PROBLEM TO WORK ON: Copy out every line of the listing in which "arriving" appears.
[RECORD EXCERPTS]
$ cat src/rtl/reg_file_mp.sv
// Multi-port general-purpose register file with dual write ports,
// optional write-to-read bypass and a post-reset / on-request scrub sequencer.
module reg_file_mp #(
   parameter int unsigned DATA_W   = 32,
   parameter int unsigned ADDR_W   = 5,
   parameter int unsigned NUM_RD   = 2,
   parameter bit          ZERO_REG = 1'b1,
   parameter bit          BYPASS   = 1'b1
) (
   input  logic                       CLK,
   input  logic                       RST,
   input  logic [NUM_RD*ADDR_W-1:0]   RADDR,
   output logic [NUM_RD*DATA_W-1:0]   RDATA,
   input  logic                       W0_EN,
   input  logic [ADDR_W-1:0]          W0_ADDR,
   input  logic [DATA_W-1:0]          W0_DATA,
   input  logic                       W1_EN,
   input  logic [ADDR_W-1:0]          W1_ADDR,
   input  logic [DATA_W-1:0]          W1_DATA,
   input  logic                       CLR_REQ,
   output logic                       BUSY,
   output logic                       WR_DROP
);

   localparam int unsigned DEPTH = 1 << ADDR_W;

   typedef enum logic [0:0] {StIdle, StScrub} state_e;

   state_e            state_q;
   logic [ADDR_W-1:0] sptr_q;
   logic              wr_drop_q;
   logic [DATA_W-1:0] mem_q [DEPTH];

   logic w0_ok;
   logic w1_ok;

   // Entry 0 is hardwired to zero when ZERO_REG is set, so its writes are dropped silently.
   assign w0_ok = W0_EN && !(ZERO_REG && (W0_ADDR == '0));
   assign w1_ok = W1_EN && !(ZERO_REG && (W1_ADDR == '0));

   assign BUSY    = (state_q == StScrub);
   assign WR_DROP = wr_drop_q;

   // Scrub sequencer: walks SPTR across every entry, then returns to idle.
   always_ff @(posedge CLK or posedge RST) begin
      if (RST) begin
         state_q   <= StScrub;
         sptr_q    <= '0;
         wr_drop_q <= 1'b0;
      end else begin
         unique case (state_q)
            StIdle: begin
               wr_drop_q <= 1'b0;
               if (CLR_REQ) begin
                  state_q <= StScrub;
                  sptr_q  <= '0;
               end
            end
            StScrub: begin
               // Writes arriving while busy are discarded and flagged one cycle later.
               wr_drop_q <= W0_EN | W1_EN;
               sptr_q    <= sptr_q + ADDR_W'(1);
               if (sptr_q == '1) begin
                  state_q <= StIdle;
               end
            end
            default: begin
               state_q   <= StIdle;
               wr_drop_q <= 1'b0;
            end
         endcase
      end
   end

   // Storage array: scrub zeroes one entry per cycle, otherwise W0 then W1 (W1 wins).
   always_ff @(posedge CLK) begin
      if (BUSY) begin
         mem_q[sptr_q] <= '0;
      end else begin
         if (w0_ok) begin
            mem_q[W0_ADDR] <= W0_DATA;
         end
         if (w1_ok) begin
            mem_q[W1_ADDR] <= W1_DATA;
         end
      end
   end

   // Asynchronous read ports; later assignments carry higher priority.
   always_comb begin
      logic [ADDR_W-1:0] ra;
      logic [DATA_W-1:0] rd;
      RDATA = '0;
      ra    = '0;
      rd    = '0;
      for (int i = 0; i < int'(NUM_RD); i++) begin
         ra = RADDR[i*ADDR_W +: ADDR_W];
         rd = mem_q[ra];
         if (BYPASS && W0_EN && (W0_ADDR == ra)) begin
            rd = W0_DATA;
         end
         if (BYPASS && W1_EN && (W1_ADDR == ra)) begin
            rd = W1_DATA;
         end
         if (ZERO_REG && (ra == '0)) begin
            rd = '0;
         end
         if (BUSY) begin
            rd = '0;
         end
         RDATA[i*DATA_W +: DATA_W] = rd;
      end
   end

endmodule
[/RECORD EXCERPTS]
[RECORD EXCERPTS]
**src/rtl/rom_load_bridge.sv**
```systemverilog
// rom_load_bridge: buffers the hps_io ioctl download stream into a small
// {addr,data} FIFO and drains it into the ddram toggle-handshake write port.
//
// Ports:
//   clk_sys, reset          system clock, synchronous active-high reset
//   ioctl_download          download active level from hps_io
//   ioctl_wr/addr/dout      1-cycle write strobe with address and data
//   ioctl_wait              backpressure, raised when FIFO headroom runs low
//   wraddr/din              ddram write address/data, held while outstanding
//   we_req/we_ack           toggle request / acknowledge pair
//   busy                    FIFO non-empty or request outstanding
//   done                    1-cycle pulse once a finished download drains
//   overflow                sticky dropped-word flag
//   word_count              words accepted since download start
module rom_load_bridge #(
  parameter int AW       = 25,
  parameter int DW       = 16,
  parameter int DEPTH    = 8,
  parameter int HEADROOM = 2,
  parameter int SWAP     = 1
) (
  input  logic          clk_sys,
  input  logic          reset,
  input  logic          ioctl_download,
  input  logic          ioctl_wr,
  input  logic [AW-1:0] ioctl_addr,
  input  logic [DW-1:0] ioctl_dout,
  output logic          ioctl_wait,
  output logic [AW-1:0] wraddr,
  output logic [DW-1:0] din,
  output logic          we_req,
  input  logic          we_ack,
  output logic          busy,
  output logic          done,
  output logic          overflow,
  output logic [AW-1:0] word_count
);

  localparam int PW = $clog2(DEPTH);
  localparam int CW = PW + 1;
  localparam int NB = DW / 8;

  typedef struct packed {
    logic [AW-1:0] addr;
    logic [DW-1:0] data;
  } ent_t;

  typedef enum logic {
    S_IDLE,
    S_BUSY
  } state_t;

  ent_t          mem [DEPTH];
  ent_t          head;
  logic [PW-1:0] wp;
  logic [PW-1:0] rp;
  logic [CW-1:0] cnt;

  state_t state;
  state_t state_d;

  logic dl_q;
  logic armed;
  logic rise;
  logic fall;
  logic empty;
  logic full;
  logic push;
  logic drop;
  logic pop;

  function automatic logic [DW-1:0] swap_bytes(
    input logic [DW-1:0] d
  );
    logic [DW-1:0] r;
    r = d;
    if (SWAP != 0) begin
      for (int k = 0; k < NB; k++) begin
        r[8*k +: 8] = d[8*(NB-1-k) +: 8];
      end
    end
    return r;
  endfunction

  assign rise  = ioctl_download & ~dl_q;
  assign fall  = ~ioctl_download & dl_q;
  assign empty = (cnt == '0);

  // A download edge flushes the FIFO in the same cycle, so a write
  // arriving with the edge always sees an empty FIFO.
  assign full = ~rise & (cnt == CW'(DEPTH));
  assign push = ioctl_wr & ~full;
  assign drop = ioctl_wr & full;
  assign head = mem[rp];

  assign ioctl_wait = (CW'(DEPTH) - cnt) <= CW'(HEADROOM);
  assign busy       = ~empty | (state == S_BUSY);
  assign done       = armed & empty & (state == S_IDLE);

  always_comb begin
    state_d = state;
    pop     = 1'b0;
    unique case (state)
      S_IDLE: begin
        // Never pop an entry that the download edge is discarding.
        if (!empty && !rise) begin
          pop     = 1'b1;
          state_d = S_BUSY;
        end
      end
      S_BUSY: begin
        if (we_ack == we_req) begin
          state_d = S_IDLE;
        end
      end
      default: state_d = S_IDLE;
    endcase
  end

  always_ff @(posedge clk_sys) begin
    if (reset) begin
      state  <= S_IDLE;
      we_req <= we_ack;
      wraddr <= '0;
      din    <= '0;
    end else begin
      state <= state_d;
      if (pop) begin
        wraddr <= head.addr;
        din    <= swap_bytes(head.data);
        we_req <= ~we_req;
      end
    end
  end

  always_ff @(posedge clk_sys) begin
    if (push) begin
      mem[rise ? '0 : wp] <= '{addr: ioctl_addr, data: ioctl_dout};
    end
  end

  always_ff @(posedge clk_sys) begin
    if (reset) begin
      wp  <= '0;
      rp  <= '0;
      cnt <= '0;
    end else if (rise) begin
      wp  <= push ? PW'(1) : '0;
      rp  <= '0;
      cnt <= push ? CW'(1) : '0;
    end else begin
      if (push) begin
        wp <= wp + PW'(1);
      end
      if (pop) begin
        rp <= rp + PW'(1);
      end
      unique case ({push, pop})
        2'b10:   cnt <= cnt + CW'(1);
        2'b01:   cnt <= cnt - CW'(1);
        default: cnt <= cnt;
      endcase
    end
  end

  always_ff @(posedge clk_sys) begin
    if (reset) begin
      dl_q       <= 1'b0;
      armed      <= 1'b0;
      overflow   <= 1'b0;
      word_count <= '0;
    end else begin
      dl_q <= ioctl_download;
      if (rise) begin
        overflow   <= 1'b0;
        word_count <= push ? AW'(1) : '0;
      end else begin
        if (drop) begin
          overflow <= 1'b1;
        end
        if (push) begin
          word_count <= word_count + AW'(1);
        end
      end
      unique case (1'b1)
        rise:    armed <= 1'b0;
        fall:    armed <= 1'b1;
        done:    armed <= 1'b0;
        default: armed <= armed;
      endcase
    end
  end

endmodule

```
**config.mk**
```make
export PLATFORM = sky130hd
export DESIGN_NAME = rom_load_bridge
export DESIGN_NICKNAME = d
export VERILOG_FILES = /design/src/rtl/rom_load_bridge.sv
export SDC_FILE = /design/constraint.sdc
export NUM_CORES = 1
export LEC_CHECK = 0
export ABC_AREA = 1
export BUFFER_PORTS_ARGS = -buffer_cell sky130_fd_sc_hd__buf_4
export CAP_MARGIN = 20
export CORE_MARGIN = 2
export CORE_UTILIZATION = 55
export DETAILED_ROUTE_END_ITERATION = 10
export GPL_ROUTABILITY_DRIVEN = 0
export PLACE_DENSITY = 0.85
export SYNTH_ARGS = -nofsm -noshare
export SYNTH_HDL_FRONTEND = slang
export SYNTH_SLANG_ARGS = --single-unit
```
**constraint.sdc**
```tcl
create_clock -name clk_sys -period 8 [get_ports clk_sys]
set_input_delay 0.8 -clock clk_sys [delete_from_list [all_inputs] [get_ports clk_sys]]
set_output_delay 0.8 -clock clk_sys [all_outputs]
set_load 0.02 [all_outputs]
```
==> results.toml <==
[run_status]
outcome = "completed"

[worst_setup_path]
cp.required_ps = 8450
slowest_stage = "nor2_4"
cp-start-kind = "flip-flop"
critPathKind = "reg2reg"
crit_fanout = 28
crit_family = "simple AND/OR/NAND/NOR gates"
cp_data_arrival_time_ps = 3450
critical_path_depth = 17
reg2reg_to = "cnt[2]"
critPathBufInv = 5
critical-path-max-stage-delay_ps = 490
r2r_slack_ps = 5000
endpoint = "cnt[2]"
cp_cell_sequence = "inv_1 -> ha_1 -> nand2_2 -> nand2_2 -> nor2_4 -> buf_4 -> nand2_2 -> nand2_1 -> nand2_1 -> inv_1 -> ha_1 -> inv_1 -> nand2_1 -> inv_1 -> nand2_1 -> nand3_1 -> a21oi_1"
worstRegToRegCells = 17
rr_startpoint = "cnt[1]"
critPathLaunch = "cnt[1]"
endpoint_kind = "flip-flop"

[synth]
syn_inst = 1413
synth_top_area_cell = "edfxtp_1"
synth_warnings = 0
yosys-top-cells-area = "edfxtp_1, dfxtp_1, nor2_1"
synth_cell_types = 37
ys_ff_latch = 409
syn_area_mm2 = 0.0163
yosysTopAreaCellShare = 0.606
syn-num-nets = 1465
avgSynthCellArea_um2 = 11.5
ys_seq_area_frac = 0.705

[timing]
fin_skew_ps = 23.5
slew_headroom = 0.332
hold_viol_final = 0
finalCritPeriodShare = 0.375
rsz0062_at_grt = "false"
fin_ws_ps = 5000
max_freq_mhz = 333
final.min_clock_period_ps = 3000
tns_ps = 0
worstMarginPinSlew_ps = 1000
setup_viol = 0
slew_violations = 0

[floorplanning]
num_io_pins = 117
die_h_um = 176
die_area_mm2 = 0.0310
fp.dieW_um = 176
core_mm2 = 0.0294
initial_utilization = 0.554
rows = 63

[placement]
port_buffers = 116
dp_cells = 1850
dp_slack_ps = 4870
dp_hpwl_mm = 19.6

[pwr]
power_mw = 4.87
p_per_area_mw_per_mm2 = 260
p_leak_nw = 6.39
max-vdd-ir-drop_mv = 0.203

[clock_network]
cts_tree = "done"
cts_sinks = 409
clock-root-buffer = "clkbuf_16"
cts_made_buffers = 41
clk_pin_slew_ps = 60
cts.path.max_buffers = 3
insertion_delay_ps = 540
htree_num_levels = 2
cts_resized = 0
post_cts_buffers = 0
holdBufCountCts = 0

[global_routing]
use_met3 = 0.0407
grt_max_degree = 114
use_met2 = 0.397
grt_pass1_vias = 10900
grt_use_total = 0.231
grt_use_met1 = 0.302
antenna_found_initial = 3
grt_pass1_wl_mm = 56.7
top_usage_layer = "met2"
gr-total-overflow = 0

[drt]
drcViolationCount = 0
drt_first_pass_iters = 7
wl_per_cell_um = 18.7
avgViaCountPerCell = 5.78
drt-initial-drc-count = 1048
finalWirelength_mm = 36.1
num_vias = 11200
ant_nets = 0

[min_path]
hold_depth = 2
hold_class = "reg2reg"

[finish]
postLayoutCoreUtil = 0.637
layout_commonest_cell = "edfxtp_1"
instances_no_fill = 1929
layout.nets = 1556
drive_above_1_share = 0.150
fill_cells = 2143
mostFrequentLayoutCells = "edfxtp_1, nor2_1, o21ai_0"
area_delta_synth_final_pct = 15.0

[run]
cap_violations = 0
[/RECORD EXCERPTS]
ANSWER SECTION:
               // Writes arriving while busy are discarded and flagged one cycle later.
  // arriving with the edge always sees an empty FIFO.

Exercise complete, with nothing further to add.